Dans un podcast réalisé par l'entreprise pharma, Colin Ewald s'est en revanche montré plus bavard et a expliqué ses motivations. «L'objectif n'est pas de vivre 100, 200 ou 300 ans. Il s'agit simplement de prolonger la durée de vie en bonne santé». Le scientifique a abandonné sa carrière académique prometteuse à l'EPF de Zurich pour mettre ses découvertes en pratique en créant un médicament. L'approche de Novartis l'aurait convaincu. Elle consiste non seulement à lutter contre certaines maladies de la vieillesse, mais aussi à empêcher leur apparition.
Le chemin est encore long, comme Ewald a dû le constater en prenant son nouvel emploi. Il faudra des années de recherche clinique et des investissements de plusieurs millions pour que ses recherches sur un nématode puissent être appliquées à l'humain.
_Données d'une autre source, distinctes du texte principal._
## v10
// PCPU
module PCPU(
	input clock,
	input enable,
	input reset,
	input start,
	input [15:0] d_datain,
	input [15:0] i_datain,
	input [3:0] select_y,
	output wire [7:0] d_addr,
	output wire [15:0] d_dataout,
	output wire d_we,
	output wire [7:0] i_addr,
	output reg [15:0] y
);
Size: ~280 flip-flops, about 89 I/O pins, roughly 0.026 sq mm of cells after synthesis.
Settings: LEC_CHECK=0, CAP_MARGIN=40, CORE_MARGIN=2, CORE_UTILIZATION=72, CTS_CLUSTER_SIZE=35, PLACE_DENSITY=0.65, SETUP_SLACK_MARGIN=0.68, SLEW_MARGIN=20; clock period 3.59 ns.
run.sh (not shown) runs the stock make flow with config.mk's settings and CLKGATE_MAP_FILE=.
For v10, the flow was terminated by a tool error in 5_1_grt and produced no final design.
## build 25
// calc_logic
module calc_logic(
   input clk,
   input rst,
   input [4:0] keycode,
   input newkey,
   output [15:0] Xdisplay,
   output LED_NEG_digit,
   output LED_OVW
   );
Size in the first run: ~1,500 cells after synthesis, ~13,000 µm² of cells after synthesis.
==> flow/config.mk <==
export PLATFORM = sky130hd
export DESIGN_NAME = calc_logic
export DESIGN_NICKNAME = calc_logic
export VERILOG_FILES = /design/flow/design.v
export SDC_FILE = /design/flow/constraint.sdc
export NUM_CORES = 4
export LEC_CHECK = 0
export CAP_MARGIN = 20
export CELL_PAD_IN_SITES_GLOBAL_PLACEMENT = 3
export CORE_MARGIN = 2
export CORE_UTILIZATION = 40
export CTS_CLUSTER_DIAMETER = 385
export CTS_CLUSTER_SIZE = 66
export PLACE_DENSITY = 0.39
export SETUP_SLACK_MARGIN = -0.77
export SLEW_MARGIN = 20
==> flow/constraint.sdc <==
create_clock -name core_clock -period 8.0 [get_ports {clk}]
set_input_delay 1.6000 -clock core_clock [delete_from_list [all_inputs] [get_ports {clk}]]
set_output_delay 1.6000 -clock core_clock [all_outputs]
set_load 0.01 [all_outputs]
run.sh (not shown) runs the stock make flow with config.mk's settings and CLKGATE_MAP_FILE=.
Build 25 ended with every stage complete and zero timing, DRC or antenna violations.
The following lists how build 77 was set up differently from build 25:
Settings: CORE_MARGIN: 2 -> 5; SLEW_MARGIN: 20 -> 40; SETUP_SLACK_MARGIN: -0.77 -> unset; CTS_CLUSTER_SIZE: 66 -> 61; ABC_AREA: unset -> 1; CELL_PAD_IN_SITES_GLOBAL_PLACEMENT: 3 -> 2; CORE_ASPECT_RATIO: unset -> 1.25; PLACE_DENSITY: 0.39 -> unset; GPL_ROUTABILITY_DRIVEN: unset -> 0; CTS_CLUSTER_DIAMETER: 385 -> 359.
==> comparison <==
Number of distinct library cells after synthesis was higher in build 25 than in build 77.
Chip width for build 77: about 3% down relative to build 25
Build 77 gives more maximum clock frequency than build 25 did.
Diff build 77 and build 25: stage delay of the slowest cell on the critical path lower in build 77
Power drawn by the combinational cells grows by more than a quarter when moving from build 25 to build 77.
--- input diff build 77..build 75 ---
Settings: SETUP_SLACK_MARGIN: unset -> -0.77; SLEW_MARGIN: 40 -> 20; GPL_ROUTABILITY_DRIVEN: 0 -> unset; CORE_UTILIZATION: 40 -> 50; CELL_PAD_IN_SITES_GLOBAL_PLACEMENT: 2 -> unset; CTS_CLUSTER_SIZE: 61 -> 92; CTS_CLUSTER_DIAMETER: 359 -> 385; PLACE_DENSITY: unset -> 0.35; ABC_AREA: 1 -> unset; CORE_ASPECT_RATIO: 1.25 -> unset; CORE_MARGIN: 5 -> 2.
[summary]
- Relative to build 77, count of cell instances traversed by the critical path has decreased by 8 in build 75.
- Proportion of total power due to net switching: build 75 lower than build 77
- Compared with build 77, in build 75 delay of the slowest critical-path stage has increased; fraction of area in non-clock buffers has decreased; combinational share of power has decreased.
### build 75 -> build 46
Settings: swapping 385 for 264 in CTS_CLUSTER_DIAMETER; putting GPL_ROUTABILITY_DRIVEN at 0 where nothing was set; putting TNS_END_PERCENT at 55 where nothing was set; clearing PLACE_DENSITY, which used to be 0.35; putting CELL_PAD_IN_SITES_GLOBAL_PLACEMENT at 1 where nothing was set; swapping 20 for 5 in CAP_MARGIN; clearing CTS_CLUSTER_SIZE, which used to be 92; putting HOLD_SLACK_MARGIN at -0.04 where nothing was set; putting ABC_AREA at 1 where nothing was set; swapping 50 for 28 in CORE_UTILIZATION; clearing SETUP_SLACK_MARGIN, which used to be -0.77; swapping 2 for 4 in CORE_MARGIN; putting CORE_ASPECT_RATIO at 0.55 where nothing was set; putting MIN_ROUTING_LAYER at met2 where nothing was set.
Findings:
Build 46 vs build 75: maximum fanout along the worst path down in build 46. The fraction of area in non-clock buffers number comes out higher for build 46 vs build 75. Summary: with build 75 as the reference, maximum frequency in build 46 moved down by a few percent. Of build 75 and build 46, build 75 shows the lower count of clock-buffer cells in the layout, with build 46 above it. Routed length on met1: lower on build 46. Summary of build 46 over build 75: final critical-path share of the clock period now larger, area of the mapped netlist now larger, footprint of the flip-flops and latches comparable, post-place setup slack now smaller.

* * *

The RTL this note starts from:
==> flow/design.v <==
 `timescale 1ns / 1ps
module calc_logic(
   input clk,
   input rst,
   input [4:0] keycode,
   input newkey,
   output [15:0] Xdisplay,
   output LED_NEG_digit,
   output LED_OVW
   );
   localparam[4:0] KEY_CE = 5'b01100,
                   KEY_CA = 5'b00100,
                   KEY_MULTI = 5'b01001,
                   KEY_SUB = 5'b01010,
                   KEY_ADD = 5'b01011,
                   KEY_SQR = 5'b00001,
                   KEY_CH_SIGN = 5'b00010,
                   KEY_EQUALS = 5'b00011;
   reg signed [17:0] X, nextX, Y, nextY, ANS;
   reg [1:0] OP, nextOP;
   wire ADD = (OP == KEY_ADD [1:0]);
   wire SUB = (OP == KEY_SUB [1:0]);
   wire MULTI = (OP == KEY_MULTI [1:0]);        
   wire OP_T2 = (newkey && (keycode[4:2] == 3'b010) );
   wire CA = (newkey && (keycode == KEY_CA) );             
   wire CE = (newkey && (keycode == KEY_CE) );
   wire digit = (newkey && (keycode[4] == 1'b1) );
   wire EQUALS = (newkey && (keycode == KEY_EQUALS) );
   wire SQR = (newkey && (keycode == KEY_SQR) );
   wire CH_SIGN = (newkey && (keycode == KEY_CH_SIGN) );
   wire [6:0] CONTROL = {CE, CA, OP_T2, digit, EQUALS, SQR, CH_SIGN};  
   wire signed [17:0] ANS_ADD, ANS_MULTI, ANS_SUB, ANS_SQR, ANS_CH_SIGN;
   assign ANS_ADD = X+Y;
   assign ANS_SUB = Y-X;
   assign ANS_MULTI = X*Y;
   assign ANS_SQR = X*X;
   assign ANS_CH_SIGN = X*-1;  
   assign LED_OVW = X[16]; 
   assign Xdisplay = X[15:0];
   assign LED_NEG_digit = X[17];  
   always @ (ADD, MULTI, SUB, ANS_ADD, ANS_MULTI, ANS_SUB, X)
       case({ADD, SUB, MULTI})
           3'b100: ANS = ANS_ADD;
           3'b010: ANS = ANS_SUB;
           3'b001: ANS = ANS_MULTI;
           default: ANS = X;
       endcase   
   always @ (CONTROL, X, keycode, ANS, ANS_SQR, ANS_CH_SIGN)
       casez(CONTROL)
           7'b1000000: nextX = 18'b0;
           7'b?1?????: nextX = 18'b0;
           7'b0010000: nextX = 18'b0;
           7'b0001000: nextX = {X[12:0], keycode[3:0]};  
           7'b0000100: nextX = ANS;
           7'b0000010: nextX = ANS_SQR;
           7'b0000001: nextX = ANS_CH_SIGN;
           default: nextX = X;
       endcase
   always @ (posedge clk or posedge rst)
   begin
       if(rst) X <= 18'b0;
       else X <= nextX;
   end
   always @ (OP_T2, CA, Y, X)
       case({OP_T2, CA})
           2'b00: nextY = Y;
           2'b10: nextY = X;
           default: nextY = 18'b0;
       endcase
   always @ (posedge clk or posedge rst)
     begin
         if(rst) Y <= 18'b0;
         else Y <= nextY;
     end
   always @ (OP_T2, CA, keycode, OP)
       case({OP_T2, CA})
           2'b00: nextOP = OP;
           2'b10: nextOP = keycode[1:0];
           default: nextOP = 2'b0;
       endcase
   always @ (posedge clk or posedge rst)
     begin
         if(rst) OP <= 2'b0;
         else OP <= nextOP;
     end
   endmodule
Settings: LEC_CHECK=0, CAP_MARGIN=20, CORE_MARGIN=2, CORE_UTILIZATION=40, CTS_CLUSTER_DIAMETER=385, CTS_CLUSTER_SIZE=15, SETUP_SLACK_MARGIN=-0.77, SLEW_MARGIN=20; clock period 8.0 ns.
The first run finished with timing, DRC and antenna clean.
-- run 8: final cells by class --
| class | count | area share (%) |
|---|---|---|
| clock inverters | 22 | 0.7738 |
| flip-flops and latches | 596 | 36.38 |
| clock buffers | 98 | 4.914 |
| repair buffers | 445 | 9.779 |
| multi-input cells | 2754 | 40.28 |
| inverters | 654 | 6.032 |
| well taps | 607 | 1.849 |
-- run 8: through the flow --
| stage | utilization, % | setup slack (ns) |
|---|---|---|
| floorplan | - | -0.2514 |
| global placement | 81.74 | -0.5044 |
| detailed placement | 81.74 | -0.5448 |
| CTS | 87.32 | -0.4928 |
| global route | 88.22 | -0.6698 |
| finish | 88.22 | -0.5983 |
Selon un porte-parole de Novartis, les travaux de l'équipe de recherche se situent «encore dans une phase précoce». Il s'agit en principe d'étudier les mécanismes qui se cachent derrière les pathologies liées à l'âge, «afin de développer des interventions pharmacologiques régénératives potentielles». Ces thérapies devraient un jour permettre de reconstituer des cellules et des tissus malades.
Le rival de toujours de Novartis ne reste pas les bras croisés. Roche mise sur l'expertise de sa filiale américaine Genentech. Comme chez Novartis, on s'intéresse au rajeunissement des cellules et des tissus. Les chercheurs ont, par exemple, découvert qu'en activant et désactivant quatre gènes, il était possible de ralentir le processus de vieillissement chez la souris et de prévenir certaines maladies. L'âge épigénétique des animaux s'est amélioré.
Mais on a aussi constaté un rajeunissement de certains tissus tels que la peau et les reins.
Cette approche est le fruit du travail du Japonais Shinya Yamanaka. Il a reçu le prix Nobel, en 2012, pour sa découverte des techniques dites de reprogrammation cellulaire. Roche veut maintenant approfondir cette approche pour mettre au point des traitements contre la maladie d'Alzheimer, la sclérose en plaques ou les maladies pulmonaires.
Le groupe dispose en outre d'une grande expertise en matière de diagnostic. Il mise par exemple sur les tests sanguins pour mieux déceler la maladie d'Alzheimer.
Ces possibilités semblent prometteuses et elles ouvrent la porte à un marché de plusieurs milliards en cas de percée. Elles soulèvent toutefois également des questions auxquelles il faut absolument répondre aujourd'hui déjà. Des questions qui ne peuvent plus être abordées uniquement dans le cadre d'études cliniques, mais qui nécessitent également une réflexion philosophique. Combien peut coûter un médicament qui empêche l'apparition d'une maladie?
Que vaut une année de vie supplémentaire en bonne santé? Comment empêcher que les super-riches vivent un jour beaucoup plus longtemps, tandis que le commun des mortels, littéralement, se retire prématurément? Ces éléments ne sont pas moins complexes que les recherches actuelles sur la pilule anti-âge.